● Exercise brief: Go through the entries below and copy every line that holds the word "decap".

Content starts

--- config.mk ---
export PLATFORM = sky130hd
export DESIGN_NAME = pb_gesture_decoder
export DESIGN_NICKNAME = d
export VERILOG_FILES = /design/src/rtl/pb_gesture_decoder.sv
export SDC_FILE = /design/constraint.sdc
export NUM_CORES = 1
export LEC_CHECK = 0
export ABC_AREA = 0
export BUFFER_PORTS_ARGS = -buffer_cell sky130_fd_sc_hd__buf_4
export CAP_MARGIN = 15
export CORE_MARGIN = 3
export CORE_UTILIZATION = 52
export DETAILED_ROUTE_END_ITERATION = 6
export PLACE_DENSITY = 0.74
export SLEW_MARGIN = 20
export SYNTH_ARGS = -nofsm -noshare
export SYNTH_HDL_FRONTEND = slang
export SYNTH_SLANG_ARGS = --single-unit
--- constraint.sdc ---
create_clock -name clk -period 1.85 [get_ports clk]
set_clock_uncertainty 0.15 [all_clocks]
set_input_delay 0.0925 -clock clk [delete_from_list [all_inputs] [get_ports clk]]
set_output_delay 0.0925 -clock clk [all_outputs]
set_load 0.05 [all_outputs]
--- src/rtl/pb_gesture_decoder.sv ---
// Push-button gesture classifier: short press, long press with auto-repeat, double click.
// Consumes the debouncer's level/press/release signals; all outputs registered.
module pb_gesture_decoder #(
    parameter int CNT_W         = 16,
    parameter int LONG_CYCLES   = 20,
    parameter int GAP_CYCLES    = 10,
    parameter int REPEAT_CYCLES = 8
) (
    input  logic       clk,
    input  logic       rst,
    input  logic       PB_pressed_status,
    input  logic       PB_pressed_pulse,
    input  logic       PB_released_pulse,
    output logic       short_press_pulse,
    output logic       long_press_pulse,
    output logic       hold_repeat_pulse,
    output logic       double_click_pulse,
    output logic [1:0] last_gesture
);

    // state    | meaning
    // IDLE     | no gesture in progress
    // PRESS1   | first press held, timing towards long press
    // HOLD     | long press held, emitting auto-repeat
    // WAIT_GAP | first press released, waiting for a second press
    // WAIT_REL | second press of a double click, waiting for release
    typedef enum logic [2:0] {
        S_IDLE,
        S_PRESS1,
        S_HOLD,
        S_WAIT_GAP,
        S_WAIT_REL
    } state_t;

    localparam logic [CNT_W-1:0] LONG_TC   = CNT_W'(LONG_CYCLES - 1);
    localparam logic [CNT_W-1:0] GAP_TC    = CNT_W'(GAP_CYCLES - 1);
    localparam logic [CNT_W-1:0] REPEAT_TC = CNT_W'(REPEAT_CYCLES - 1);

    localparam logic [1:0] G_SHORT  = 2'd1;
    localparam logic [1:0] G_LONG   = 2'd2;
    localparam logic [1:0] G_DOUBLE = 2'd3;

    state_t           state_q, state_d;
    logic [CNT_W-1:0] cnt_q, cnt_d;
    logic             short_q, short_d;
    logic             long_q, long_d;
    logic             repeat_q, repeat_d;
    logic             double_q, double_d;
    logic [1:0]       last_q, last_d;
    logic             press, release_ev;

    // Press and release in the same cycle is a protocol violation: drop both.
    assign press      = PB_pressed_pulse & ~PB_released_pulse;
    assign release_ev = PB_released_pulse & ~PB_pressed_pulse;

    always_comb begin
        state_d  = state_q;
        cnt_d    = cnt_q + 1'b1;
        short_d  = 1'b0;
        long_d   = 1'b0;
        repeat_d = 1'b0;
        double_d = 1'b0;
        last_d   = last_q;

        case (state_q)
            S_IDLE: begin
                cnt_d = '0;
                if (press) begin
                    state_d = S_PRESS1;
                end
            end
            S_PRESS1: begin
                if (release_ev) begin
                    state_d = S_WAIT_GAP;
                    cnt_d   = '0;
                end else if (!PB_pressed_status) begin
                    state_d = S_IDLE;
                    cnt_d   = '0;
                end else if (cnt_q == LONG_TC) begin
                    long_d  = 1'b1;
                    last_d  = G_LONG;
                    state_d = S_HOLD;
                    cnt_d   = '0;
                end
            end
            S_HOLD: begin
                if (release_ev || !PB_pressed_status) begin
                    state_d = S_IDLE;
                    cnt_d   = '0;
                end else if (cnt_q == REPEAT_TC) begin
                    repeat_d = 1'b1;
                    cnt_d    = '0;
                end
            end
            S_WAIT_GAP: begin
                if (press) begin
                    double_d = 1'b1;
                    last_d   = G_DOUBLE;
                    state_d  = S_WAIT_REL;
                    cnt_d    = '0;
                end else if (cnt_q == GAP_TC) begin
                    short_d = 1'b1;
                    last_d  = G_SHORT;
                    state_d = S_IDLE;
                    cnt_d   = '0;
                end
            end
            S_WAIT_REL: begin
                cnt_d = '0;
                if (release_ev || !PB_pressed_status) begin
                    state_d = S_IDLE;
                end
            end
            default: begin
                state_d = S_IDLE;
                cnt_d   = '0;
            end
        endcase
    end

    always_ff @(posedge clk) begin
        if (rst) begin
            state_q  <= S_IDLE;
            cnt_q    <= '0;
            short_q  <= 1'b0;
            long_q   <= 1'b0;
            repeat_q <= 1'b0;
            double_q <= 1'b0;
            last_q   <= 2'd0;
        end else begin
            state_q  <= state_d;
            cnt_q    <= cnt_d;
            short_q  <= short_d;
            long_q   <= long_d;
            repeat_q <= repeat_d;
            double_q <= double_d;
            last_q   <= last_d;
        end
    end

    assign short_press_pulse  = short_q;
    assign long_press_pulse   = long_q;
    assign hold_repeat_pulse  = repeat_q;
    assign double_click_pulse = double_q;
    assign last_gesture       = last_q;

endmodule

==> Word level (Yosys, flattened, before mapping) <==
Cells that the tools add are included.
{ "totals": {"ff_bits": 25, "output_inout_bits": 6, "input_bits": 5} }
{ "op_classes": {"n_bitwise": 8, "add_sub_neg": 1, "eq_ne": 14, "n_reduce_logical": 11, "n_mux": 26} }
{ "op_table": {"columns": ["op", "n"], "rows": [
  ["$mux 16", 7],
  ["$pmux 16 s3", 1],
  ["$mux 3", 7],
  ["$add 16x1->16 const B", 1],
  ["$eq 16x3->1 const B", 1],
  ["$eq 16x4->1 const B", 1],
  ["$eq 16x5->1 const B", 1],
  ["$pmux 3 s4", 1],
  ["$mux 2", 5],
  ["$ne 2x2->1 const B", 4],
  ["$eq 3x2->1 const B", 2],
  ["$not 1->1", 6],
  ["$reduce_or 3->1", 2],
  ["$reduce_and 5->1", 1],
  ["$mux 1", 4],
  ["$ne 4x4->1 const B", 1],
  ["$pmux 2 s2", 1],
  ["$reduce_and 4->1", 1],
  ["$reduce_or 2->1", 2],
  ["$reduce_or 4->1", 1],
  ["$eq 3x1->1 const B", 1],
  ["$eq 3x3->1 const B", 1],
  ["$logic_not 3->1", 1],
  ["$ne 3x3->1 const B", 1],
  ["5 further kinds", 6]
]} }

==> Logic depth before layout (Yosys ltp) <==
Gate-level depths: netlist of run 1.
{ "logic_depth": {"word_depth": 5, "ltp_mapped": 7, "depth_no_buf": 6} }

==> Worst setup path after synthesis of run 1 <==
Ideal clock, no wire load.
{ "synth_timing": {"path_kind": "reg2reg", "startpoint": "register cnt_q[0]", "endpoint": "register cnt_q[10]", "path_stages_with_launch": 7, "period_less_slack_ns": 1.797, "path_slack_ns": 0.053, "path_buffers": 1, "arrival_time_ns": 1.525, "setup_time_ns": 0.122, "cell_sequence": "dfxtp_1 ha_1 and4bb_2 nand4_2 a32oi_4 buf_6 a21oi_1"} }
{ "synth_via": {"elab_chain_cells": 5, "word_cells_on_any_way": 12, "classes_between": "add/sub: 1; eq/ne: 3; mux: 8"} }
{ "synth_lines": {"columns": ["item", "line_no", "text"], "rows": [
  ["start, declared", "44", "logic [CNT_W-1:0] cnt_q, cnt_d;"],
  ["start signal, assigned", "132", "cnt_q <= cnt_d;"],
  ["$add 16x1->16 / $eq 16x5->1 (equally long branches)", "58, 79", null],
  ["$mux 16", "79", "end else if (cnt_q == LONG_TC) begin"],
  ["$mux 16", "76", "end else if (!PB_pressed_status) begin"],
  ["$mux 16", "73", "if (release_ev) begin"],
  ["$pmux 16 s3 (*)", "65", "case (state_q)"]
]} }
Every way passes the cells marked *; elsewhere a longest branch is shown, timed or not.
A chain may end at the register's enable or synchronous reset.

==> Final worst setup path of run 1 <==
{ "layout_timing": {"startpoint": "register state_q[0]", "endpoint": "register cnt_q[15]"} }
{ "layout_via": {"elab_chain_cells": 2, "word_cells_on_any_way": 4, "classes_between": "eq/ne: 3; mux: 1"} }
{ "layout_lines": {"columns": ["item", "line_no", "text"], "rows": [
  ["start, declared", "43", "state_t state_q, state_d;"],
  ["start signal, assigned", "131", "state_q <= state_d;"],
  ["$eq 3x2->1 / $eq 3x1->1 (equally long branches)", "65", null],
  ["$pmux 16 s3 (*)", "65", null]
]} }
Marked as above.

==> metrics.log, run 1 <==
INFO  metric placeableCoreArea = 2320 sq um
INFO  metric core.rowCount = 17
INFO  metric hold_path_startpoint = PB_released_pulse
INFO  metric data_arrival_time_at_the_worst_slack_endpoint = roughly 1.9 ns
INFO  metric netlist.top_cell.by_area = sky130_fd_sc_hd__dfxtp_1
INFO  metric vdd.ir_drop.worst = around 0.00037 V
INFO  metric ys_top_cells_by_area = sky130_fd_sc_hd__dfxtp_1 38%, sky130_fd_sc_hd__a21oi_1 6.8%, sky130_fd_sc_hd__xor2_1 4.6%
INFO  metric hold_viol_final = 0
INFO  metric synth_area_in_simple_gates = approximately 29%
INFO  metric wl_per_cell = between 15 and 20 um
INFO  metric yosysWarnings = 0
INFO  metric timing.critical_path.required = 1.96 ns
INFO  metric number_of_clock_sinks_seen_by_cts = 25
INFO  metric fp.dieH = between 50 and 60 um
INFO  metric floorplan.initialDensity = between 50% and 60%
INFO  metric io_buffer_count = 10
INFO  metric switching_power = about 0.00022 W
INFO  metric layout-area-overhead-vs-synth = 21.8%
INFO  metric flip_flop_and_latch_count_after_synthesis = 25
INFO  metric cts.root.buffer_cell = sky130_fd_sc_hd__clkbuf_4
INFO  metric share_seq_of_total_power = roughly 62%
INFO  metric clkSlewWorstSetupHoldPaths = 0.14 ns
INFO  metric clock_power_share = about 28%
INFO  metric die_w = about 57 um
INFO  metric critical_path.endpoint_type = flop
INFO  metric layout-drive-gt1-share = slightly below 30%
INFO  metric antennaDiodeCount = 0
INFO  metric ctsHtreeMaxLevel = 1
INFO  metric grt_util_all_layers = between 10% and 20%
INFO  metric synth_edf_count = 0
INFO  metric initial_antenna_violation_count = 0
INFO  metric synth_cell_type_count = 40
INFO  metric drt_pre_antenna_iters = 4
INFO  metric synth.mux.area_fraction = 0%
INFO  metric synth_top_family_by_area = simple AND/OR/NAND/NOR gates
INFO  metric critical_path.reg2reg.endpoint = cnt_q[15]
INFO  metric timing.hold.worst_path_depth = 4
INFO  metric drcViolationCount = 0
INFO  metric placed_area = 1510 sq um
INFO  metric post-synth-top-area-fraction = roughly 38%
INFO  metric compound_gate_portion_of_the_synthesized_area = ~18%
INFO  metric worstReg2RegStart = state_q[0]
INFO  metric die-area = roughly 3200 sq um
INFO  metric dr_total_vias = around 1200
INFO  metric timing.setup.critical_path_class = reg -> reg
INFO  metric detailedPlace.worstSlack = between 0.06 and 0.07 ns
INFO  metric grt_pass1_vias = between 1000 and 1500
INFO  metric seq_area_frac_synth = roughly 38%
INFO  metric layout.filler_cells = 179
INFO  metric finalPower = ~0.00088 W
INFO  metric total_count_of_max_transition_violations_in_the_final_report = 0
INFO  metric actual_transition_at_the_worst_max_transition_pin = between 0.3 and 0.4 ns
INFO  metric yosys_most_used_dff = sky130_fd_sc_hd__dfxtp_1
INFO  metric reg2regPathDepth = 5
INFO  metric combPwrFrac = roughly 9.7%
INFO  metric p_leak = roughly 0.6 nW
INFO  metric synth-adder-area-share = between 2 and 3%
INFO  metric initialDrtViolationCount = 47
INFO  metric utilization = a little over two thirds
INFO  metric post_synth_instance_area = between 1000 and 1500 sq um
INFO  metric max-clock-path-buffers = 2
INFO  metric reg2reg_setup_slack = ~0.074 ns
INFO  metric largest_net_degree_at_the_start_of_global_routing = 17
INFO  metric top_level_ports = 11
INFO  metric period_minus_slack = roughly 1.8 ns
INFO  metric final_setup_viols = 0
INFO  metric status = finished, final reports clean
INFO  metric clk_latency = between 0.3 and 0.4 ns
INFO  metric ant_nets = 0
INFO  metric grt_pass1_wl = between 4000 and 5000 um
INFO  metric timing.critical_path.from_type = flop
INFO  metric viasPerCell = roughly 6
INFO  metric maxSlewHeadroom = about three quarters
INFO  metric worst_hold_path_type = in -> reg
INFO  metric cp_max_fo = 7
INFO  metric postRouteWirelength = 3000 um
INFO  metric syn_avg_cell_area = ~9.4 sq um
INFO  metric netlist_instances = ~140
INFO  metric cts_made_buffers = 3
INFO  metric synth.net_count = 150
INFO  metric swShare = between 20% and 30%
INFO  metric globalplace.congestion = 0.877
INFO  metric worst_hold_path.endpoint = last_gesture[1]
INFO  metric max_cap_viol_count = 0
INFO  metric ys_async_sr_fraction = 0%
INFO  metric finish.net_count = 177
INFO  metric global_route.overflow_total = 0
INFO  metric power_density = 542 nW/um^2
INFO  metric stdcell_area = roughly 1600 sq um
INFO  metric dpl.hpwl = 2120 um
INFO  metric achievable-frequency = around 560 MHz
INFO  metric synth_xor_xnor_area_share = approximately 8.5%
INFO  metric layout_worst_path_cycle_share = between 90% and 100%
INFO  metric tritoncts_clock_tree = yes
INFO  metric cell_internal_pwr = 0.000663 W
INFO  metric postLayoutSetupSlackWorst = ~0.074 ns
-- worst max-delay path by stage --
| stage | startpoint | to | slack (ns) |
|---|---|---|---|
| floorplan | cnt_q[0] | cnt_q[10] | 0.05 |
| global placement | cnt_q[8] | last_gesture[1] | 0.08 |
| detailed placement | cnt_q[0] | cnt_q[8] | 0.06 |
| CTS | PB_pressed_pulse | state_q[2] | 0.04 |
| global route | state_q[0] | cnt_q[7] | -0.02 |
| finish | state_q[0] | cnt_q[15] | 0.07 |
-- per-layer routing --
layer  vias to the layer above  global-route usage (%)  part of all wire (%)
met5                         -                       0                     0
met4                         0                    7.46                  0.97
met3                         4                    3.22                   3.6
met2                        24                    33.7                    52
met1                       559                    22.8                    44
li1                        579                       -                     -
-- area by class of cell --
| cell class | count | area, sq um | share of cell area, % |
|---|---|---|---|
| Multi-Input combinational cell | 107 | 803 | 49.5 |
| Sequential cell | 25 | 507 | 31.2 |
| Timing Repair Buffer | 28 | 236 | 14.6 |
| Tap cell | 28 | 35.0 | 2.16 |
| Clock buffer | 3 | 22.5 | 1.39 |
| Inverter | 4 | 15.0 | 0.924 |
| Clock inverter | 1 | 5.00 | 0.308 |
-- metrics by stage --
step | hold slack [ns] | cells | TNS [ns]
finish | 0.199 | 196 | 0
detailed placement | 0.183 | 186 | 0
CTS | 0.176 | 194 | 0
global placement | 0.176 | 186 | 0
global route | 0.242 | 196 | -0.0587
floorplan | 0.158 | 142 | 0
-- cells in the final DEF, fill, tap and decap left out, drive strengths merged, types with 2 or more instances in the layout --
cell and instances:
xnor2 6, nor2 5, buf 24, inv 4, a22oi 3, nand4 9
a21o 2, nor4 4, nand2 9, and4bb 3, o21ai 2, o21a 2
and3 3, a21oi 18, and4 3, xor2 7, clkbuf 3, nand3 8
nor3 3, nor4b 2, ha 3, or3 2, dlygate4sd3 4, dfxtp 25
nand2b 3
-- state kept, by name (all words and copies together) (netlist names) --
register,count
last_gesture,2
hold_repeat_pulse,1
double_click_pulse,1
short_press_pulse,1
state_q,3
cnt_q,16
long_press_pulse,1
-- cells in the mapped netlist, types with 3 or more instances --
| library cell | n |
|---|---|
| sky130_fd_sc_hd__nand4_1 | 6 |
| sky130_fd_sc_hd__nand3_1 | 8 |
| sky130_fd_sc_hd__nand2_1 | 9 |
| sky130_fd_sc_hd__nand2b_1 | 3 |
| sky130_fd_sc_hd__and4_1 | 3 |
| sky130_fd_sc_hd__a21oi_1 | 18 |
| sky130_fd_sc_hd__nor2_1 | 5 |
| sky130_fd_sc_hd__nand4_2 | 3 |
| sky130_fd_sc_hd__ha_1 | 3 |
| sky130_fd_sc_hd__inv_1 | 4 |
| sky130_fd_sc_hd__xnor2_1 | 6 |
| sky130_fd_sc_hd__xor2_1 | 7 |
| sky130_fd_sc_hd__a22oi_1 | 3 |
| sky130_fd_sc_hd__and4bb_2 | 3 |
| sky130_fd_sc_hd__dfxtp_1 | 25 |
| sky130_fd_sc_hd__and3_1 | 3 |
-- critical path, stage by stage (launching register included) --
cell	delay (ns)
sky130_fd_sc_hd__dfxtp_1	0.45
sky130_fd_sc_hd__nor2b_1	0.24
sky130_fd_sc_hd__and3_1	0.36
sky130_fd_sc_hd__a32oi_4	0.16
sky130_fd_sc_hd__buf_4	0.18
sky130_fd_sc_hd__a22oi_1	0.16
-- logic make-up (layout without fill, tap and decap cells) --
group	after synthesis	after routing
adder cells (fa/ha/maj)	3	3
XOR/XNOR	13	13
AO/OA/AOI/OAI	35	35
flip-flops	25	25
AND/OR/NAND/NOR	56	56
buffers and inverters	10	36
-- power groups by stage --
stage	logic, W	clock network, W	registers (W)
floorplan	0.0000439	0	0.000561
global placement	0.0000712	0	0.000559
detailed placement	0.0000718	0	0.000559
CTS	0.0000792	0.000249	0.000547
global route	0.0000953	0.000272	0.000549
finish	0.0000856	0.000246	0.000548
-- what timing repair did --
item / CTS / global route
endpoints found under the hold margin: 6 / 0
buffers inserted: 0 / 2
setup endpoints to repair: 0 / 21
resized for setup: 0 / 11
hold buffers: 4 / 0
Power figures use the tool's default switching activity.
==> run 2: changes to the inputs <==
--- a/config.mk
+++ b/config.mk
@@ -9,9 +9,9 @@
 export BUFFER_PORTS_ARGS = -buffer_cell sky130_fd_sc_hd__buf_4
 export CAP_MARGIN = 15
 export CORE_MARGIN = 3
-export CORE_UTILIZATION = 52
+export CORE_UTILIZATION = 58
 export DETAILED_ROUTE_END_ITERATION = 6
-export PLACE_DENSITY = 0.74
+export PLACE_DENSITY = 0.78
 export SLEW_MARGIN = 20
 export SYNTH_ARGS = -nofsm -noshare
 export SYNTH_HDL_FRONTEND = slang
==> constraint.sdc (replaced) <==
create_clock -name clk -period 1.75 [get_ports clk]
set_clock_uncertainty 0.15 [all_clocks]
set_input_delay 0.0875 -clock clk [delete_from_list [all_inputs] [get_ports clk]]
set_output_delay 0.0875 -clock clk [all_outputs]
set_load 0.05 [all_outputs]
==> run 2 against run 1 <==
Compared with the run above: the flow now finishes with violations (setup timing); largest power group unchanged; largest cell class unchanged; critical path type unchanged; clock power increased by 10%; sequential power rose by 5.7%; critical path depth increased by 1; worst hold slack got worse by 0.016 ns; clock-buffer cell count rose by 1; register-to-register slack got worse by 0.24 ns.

Content ends

● Worked solution:
-- cells in the final DEF, fill, tap and decap left out, drive strengths merged, types with 2 or more instances in the layout --
-- logic make-up (layout without fill, tap and decap cells) --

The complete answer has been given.